> [Assigned task] In the records below, begin at the line containing "clkbuf_1 0.39, a31oi_1" and end at the line containing "No activity file"; quote every line in that span exactly, including both boundary lines, and no others.

> [Data under study]
↓

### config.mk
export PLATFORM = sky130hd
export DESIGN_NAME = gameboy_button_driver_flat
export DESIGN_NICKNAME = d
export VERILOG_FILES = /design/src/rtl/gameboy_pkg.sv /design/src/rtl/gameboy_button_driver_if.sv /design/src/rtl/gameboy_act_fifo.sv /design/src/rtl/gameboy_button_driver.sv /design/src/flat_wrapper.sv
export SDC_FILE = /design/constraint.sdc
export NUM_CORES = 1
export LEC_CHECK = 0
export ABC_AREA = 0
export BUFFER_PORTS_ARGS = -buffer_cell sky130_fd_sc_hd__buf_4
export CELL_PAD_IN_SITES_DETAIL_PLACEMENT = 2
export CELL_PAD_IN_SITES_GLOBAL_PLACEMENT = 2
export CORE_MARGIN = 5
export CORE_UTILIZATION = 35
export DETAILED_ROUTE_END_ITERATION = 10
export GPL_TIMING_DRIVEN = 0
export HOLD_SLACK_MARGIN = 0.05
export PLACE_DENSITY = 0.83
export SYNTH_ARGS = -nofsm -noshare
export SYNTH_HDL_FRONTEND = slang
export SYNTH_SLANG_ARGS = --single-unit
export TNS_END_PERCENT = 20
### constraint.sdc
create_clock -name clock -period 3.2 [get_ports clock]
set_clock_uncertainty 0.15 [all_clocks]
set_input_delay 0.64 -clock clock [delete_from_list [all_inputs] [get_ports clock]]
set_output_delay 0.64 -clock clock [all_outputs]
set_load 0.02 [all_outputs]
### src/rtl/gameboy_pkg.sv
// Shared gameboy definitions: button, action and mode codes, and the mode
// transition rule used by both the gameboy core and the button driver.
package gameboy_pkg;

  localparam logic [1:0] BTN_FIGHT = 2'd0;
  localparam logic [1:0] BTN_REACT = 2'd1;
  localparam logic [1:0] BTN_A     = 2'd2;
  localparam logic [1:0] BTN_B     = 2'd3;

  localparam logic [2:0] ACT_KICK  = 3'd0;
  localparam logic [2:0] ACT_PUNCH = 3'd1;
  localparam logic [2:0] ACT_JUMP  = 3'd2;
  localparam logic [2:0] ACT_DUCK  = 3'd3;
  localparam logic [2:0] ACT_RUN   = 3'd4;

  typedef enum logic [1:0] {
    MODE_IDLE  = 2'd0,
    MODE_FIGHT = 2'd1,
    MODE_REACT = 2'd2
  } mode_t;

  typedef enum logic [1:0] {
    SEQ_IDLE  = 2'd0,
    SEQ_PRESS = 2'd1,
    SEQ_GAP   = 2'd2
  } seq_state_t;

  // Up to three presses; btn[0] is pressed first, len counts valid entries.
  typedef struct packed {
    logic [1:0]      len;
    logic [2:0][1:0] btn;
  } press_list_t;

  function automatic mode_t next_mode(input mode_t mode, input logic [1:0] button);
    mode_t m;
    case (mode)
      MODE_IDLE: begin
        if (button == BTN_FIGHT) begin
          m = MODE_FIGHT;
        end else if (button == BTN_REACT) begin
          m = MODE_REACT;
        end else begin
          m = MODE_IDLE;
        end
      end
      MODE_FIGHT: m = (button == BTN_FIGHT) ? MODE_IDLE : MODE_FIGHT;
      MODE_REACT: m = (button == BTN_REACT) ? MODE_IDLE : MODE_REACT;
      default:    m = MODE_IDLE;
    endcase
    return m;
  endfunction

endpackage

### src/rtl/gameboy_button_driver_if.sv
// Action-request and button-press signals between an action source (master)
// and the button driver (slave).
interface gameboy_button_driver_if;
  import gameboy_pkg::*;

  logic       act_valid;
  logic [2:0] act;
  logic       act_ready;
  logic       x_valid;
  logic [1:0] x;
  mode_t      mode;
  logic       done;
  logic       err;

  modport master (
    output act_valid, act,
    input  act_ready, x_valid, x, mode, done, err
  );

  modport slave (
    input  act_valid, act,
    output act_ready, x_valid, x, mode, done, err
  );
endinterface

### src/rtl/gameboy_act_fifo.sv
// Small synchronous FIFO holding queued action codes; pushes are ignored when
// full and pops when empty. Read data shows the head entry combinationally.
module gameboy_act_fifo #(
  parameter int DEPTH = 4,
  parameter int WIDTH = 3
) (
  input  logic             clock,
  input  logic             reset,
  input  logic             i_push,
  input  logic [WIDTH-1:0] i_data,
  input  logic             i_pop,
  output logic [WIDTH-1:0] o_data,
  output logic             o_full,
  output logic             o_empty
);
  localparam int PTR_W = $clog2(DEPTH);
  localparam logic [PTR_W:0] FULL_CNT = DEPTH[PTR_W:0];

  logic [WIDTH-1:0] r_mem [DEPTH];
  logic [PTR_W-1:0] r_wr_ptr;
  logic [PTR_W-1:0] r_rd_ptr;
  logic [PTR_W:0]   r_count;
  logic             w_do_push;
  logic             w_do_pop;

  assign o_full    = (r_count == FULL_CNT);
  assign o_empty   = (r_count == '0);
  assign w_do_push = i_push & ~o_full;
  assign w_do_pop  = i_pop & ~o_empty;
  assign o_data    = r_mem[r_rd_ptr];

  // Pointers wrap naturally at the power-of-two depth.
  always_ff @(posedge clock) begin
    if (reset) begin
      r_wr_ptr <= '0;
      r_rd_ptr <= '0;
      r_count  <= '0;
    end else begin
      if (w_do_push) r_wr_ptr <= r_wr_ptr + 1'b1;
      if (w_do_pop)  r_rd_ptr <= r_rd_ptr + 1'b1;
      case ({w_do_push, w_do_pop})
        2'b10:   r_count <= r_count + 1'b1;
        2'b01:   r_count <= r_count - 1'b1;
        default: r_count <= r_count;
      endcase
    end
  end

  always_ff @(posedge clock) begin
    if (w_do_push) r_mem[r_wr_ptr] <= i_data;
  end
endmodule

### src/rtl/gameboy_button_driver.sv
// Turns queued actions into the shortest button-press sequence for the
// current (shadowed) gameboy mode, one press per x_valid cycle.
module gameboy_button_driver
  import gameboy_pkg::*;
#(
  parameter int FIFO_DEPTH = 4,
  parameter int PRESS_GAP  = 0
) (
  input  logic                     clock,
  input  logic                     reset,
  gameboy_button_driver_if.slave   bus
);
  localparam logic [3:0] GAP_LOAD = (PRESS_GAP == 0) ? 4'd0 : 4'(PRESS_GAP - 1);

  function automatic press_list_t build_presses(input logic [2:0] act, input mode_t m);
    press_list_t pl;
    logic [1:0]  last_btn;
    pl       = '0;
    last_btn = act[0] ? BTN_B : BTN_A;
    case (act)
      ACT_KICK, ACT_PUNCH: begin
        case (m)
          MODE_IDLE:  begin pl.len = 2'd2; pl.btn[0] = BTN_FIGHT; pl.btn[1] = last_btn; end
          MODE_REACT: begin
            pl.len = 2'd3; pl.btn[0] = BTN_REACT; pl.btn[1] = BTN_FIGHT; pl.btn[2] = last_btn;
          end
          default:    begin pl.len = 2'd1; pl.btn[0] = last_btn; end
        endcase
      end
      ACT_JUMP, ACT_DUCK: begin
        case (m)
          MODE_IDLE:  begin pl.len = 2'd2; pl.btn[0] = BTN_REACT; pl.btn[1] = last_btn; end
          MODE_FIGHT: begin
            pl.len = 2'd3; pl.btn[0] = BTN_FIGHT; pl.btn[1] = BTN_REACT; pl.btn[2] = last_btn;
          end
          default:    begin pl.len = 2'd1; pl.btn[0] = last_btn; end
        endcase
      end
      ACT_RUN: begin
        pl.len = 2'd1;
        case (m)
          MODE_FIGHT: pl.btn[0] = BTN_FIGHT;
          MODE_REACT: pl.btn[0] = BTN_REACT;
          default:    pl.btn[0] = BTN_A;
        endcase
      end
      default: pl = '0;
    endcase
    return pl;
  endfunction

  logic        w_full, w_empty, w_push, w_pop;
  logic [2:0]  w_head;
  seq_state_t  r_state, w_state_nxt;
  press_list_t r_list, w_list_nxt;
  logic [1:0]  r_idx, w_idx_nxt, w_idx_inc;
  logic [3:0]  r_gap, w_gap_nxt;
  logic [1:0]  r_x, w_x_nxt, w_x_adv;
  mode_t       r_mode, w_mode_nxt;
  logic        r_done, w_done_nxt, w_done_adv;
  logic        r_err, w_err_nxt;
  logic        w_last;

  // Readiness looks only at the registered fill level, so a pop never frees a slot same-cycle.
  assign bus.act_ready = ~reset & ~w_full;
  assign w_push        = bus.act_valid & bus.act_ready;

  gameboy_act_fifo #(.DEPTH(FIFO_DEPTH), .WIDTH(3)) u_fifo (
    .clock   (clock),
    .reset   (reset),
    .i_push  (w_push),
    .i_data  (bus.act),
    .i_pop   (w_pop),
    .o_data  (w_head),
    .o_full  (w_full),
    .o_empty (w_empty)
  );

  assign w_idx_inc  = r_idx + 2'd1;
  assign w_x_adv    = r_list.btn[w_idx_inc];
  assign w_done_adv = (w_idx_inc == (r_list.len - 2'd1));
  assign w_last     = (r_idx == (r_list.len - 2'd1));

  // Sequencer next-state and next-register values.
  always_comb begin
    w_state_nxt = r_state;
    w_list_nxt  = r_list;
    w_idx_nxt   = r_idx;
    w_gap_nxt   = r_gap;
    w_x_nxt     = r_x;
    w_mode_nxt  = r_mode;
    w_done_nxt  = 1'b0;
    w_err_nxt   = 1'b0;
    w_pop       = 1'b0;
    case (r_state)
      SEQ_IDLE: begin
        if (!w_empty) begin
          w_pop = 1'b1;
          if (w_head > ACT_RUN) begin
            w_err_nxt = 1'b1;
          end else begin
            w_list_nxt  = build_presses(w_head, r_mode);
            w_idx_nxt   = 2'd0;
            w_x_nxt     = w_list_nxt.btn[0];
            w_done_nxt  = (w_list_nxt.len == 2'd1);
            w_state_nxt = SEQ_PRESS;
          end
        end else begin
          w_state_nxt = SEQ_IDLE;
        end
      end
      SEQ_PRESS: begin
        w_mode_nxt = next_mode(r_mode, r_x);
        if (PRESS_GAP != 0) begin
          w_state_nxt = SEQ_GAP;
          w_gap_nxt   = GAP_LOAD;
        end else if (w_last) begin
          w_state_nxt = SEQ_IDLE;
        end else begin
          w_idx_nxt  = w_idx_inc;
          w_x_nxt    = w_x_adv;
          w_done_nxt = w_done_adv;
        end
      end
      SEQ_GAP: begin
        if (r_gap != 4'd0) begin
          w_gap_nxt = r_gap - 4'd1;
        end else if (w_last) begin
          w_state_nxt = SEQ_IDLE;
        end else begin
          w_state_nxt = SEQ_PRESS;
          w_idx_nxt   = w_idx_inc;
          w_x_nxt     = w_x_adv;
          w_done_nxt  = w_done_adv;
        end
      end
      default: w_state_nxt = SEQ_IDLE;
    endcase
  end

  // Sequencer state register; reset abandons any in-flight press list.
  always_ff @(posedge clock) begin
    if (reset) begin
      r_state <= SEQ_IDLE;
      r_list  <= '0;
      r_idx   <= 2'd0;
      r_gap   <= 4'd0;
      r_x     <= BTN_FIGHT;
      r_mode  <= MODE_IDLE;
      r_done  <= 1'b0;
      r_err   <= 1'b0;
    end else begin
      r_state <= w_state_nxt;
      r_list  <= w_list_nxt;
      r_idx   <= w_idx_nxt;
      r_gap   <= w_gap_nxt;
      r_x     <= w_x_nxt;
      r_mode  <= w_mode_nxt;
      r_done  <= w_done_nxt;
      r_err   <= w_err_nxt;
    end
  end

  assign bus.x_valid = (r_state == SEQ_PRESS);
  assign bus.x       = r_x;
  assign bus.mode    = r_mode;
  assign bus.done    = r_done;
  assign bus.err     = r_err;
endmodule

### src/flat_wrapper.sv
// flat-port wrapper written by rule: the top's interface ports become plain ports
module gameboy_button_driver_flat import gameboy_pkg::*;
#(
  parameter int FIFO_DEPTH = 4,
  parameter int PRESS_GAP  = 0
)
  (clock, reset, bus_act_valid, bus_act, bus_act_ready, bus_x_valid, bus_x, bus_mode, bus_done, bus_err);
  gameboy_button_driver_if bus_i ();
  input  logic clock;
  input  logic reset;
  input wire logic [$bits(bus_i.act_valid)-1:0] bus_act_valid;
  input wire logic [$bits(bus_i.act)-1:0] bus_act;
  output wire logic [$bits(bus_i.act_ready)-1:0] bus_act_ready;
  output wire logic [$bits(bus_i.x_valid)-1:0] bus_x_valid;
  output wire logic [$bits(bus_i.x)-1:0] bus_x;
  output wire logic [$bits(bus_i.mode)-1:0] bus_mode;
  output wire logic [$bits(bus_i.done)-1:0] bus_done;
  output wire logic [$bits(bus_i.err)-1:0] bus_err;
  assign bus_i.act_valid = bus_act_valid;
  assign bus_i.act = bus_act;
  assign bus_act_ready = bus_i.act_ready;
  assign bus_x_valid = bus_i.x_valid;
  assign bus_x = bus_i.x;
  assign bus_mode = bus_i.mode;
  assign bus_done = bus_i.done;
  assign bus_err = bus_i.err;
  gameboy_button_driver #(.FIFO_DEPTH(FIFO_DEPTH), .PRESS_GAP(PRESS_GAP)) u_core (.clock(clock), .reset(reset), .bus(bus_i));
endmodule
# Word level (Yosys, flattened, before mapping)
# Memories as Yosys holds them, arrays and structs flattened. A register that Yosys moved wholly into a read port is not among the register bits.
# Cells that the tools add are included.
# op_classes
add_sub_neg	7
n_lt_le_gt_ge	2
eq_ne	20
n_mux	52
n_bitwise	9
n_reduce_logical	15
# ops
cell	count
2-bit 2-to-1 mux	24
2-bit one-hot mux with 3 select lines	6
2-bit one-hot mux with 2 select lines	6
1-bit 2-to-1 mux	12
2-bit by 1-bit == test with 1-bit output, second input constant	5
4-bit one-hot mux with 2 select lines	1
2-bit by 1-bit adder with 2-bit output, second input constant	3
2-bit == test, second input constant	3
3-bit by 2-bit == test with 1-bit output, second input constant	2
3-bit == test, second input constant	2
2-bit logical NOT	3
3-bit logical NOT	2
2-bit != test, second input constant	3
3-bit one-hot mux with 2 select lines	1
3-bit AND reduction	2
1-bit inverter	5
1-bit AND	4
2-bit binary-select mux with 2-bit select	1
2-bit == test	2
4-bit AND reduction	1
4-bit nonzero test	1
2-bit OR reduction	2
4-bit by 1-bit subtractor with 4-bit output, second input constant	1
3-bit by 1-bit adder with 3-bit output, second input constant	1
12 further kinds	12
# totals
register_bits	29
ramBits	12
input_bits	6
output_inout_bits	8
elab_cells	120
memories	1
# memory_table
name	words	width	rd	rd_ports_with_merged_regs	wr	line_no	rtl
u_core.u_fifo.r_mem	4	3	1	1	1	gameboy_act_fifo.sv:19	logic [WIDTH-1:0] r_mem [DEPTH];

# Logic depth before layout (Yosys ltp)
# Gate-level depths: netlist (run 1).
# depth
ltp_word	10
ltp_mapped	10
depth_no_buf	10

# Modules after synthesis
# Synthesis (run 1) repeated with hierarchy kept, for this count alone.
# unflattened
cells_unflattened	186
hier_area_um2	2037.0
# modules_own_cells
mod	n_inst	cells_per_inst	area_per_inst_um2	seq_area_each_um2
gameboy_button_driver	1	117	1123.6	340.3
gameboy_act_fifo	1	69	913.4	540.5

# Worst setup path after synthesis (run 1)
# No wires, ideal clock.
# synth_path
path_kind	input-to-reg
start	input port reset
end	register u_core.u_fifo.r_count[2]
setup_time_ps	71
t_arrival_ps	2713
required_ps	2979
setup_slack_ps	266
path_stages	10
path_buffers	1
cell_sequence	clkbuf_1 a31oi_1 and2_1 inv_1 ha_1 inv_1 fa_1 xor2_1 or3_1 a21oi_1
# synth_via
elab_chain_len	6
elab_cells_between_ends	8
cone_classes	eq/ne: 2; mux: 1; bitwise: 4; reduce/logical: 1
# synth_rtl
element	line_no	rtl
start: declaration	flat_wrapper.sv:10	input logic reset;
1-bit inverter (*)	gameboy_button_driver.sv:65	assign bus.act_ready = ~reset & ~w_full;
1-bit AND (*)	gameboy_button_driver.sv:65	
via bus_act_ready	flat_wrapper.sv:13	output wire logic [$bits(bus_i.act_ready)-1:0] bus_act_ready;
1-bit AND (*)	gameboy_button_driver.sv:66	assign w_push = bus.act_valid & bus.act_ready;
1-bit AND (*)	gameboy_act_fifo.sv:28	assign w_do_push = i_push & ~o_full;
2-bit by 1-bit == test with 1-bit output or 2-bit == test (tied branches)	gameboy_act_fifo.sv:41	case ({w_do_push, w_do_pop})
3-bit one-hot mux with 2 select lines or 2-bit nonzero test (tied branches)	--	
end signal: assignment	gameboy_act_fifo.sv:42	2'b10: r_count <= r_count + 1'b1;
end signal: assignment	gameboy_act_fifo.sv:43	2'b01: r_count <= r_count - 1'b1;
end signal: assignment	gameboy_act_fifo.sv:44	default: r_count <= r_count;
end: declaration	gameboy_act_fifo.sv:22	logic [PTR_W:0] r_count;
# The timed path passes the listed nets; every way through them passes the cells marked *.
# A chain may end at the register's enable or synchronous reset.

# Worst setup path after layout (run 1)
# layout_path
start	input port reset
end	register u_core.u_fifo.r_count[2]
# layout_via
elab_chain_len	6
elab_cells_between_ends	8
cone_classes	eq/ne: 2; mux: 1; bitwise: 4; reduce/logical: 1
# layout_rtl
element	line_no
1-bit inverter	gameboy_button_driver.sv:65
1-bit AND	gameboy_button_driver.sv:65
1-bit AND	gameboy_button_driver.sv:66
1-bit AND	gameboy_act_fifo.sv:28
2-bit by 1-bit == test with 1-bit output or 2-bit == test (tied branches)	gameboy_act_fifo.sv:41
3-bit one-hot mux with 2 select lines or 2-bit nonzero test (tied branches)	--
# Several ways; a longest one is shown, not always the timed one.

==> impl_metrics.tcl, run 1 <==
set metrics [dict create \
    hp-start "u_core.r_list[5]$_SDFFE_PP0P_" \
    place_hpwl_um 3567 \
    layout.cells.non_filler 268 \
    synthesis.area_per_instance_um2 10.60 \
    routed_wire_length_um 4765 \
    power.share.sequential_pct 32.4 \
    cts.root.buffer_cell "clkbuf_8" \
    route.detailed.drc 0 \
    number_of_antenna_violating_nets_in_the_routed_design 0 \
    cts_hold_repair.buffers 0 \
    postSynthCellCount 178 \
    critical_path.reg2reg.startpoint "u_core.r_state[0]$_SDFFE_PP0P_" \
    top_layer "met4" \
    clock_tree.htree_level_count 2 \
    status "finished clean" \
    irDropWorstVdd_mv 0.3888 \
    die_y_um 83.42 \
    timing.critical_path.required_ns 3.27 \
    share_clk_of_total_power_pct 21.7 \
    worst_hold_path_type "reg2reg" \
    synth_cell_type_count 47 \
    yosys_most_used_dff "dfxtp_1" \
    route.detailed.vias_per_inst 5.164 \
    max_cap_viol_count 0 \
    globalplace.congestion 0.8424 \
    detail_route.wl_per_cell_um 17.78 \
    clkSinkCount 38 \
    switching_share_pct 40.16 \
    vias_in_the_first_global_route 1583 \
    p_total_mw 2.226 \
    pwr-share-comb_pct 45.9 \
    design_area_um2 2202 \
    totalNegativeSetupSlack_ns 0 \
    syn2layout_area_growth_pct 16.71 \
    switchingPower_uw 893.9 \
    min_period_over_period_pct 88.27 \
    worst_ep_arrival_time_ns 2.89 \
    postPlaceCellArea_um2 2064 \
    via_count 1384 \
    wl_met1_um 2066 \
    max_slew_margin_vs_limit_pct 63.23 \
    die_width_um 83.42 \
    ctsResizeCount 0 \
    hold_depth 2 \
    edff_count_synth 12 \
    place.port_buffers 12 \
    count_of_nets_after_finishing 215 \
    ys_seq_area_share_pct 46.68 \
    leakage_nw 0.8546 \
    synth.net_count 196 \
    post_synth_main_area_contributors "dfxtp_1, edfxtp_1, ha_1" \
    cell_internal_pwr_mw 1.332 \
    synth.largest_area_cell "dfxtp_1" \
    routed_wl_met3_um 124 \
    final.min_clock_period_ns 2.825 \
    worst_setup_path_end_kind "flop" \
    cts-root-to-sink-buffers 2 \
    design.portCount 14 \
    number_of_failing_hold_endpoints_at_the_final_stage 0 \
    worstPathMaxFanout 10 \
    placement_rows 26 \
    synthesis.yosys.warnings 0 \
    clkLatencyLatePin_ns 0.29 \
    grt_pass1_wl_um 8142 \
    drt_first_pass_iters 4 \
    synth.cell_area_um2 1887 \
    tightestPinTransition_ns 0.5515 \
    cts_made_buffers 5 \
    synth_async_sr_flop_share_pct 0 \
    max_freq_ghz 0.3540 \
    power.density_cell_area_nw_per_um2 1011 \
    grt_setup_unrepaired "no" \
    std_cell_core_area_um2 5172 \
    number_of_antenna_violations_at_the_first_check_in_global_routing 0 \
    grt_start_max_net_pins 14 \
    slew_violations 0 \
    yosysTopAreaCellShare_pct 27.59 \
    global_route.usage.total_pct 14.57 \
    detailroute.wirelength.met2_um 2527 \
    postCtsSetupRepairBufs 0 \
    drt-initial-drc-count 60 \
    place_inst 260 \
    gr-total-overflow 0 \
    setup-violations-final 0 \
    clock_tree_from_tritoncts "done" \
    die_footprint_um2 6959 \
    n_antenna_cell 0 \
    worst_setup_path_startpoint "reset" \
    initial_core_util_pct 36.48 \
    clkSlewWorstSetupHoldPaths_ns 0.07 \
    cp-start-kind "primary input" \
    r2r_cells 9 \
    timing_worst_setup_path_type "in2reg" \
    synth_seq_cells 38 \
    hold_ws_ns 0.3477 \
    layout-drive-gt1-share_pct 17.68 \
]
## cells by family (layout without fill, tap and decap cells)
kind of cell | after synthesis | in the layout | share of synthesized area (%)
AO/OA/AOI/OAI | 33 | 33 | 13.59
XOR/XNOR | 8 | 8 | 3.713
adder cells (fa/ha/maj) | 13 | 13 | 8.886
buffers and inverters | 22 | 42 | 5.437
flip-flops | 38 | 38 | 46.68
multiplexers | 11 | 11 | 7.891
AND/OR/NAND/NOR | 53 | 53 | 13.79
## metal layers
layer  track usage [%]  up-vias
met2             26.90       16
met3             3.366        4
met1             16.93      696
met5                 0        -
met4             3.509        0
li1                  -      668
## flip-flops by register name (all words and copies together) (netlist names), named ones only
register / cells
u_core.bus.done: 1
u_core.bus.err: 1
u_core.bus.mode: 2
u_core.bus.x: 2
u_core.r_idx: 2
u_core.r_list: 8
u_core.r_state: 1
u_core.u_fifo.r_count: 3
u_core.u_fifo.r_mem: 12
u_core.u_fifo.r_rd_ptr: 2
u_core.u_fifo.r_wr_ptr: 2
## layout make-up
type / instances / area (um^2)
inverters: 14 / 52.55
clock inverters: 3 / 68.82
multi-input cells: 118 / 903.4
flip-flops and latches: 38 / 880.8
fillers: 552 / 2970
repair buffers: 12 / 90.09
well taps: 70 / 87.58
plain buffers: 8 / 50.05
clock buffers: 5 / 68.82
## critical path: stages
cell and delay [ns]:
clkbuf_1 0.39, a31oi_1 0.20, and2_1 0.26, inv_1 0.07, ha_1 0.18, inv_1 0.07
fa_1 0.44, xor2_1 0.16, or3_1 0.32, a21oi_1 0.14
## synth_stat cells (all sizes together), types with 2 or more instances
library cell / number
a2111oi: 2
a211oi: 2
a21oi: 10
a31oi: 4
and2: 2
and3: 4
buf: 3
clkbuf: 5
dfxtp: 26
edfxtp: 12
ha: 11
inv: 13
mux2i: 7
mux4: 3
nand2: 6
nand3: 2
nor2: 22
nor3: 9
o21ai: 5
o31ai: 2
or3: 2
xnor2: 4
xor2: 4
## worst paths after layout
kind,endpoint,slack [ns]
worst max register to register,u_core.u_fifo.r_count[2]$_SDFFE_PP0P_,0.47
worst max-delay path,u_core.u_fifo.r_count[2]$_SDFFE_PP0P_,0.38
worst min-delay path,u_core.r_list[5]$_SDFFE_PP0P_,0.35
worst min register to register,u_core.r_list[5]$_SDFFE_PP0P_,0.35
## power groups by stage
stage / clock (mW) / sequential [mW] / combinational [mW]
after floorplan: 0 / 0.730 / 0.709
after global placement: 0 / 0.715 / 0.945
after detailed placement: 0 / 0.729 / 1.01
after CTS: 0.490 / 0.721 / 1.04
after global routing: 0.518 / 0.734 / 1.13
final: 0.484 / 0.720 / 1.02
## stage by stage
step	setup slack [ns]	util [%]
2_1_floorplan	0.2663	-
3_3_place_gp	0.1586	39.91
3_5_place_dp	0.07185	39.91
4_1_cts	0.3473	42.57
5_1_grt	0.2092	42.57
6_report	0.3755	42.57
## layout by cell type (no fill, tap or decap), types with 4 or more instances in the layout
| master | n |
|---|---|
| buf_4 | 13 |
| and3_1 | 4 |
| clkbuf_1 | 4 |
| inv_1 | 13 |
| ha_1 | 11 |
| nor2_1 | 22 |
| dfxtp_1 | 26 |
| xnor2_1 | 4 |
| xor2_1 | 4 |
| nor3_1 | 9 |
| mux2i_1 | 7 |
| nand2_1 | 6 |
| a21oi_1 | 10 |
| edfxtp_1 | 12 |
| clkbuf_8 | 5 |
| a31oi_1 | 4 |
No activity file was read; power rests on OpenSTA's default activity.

↑
↓

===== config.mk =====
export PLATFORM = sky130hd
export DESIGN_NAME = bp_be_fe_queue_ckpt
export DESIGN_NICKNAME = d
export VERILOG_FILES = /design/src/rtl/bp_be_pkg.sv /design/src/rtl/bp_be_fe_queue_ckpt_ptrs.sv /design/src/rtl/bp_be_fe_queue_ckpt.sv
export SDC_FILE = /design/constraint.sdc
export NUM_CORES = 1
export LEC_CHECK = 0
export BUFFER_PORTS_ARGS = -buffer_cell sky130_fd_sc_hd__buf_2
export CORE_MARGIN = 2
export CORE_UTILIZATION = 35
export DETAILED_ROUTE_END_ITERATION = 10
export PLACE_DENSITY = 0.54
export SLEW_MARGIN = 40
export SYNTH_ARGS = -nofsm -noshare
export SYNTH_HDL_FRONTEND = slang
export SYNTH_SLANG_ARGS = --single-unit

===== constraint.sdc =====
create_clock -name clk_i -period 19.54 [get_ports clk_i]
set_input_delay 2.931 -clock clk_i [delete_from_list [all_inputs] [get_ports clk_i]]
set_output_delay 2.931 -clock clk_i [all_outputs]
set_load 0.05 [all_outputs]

↑

> [Result of the exercise]
clkbuf_1 0.39, a31oi_1 0.20, and2_1 0.26, inv_1 0.07, ha_1 0.18, inv_1 0.07
fa_1 0.44, xor2_1 0.16, or3_1 0.32, a21oi_1 0.14
## synth_stat cells (all sizes together), types with 2 or more instances
library cell / number
a2111oi: 2
a211oi: 2
a21oi: 10
a31oi: 4
and2: 2
and3: 4
buf: 3
clkbuf: 5
dfxtp: 26
edfxtp: 12
ha: 11
inv: 13
mux2i: 7
mux4: 3
nand2: 6
nand3: 2
nor2: 22
nor3: 9
o21ai: 5
o31ai: 2
or3: 2
xnor2: 4
xor2: 4
## worst paths after layout
kind,endpoint,slack [ns]
worst max register to register,u_core.u_fifo.r_count[2]$_SDFFE_PP0P_,0.47
worst max-delay path,u_core.u_fifo.r_count[2]$_SDFFE_PP0P_,0.38
worst min-delay path,u_core.r_list[5]$_SDFFE_PP0P_,0.35
worst min register to register,u_core.r_list[5]$_SDFFE_PP0P_,0.35
## power groups by stage
stage / clock (mW) / sequential [mW] / combinational [mW]
after floorplan: 0 / 0.730 / 0.709
after global placement: 0 / 0.715 / 0.945
after detailed placement: 0 / 0.729 / 1.01
after CTS: 0.490 / 0.721 / 1.04
after global routing: 0.518 / 0.734 / 1.13
final: 0.484 / 0.720 / 1.02
## stage by stage
step	setup slack [ns]	util [%]
2_1_floorplan	0.2663	-
3_3_place_gp	0.1586	39.91
3_5_place_dp	0.07185	39.91
4_1_cts	0.3473	42.57
5_1_grt	0.2092	42.57
6_report	0.3755	42.57
## layout by cell type (no fill, tap or decap), types with 4 or more instances in the layout
| master | n |
|---|---|
| buf_4 | 13 |
| and3_1 | 4 |
| clkbuf_1 | 4 |
| inv_1 | 13 |
| ha_1 | 11 |
| nor2_1 | 22 |
| dfxtp_1 | 26 |
| xnor2_1 | 4 |
| xor2_1 | 4 |
| nor3_1 | 9 |
| mux2i_1 | 7 |
| nand2_1 | 6 |
| a21oi_1 | 10 |
| edfxtp_1 | 12 |
| clkbuf_8 | 5 |
| a31oi_1 | 4 |
No activity file was read; power rests on OpenSTA's default activity.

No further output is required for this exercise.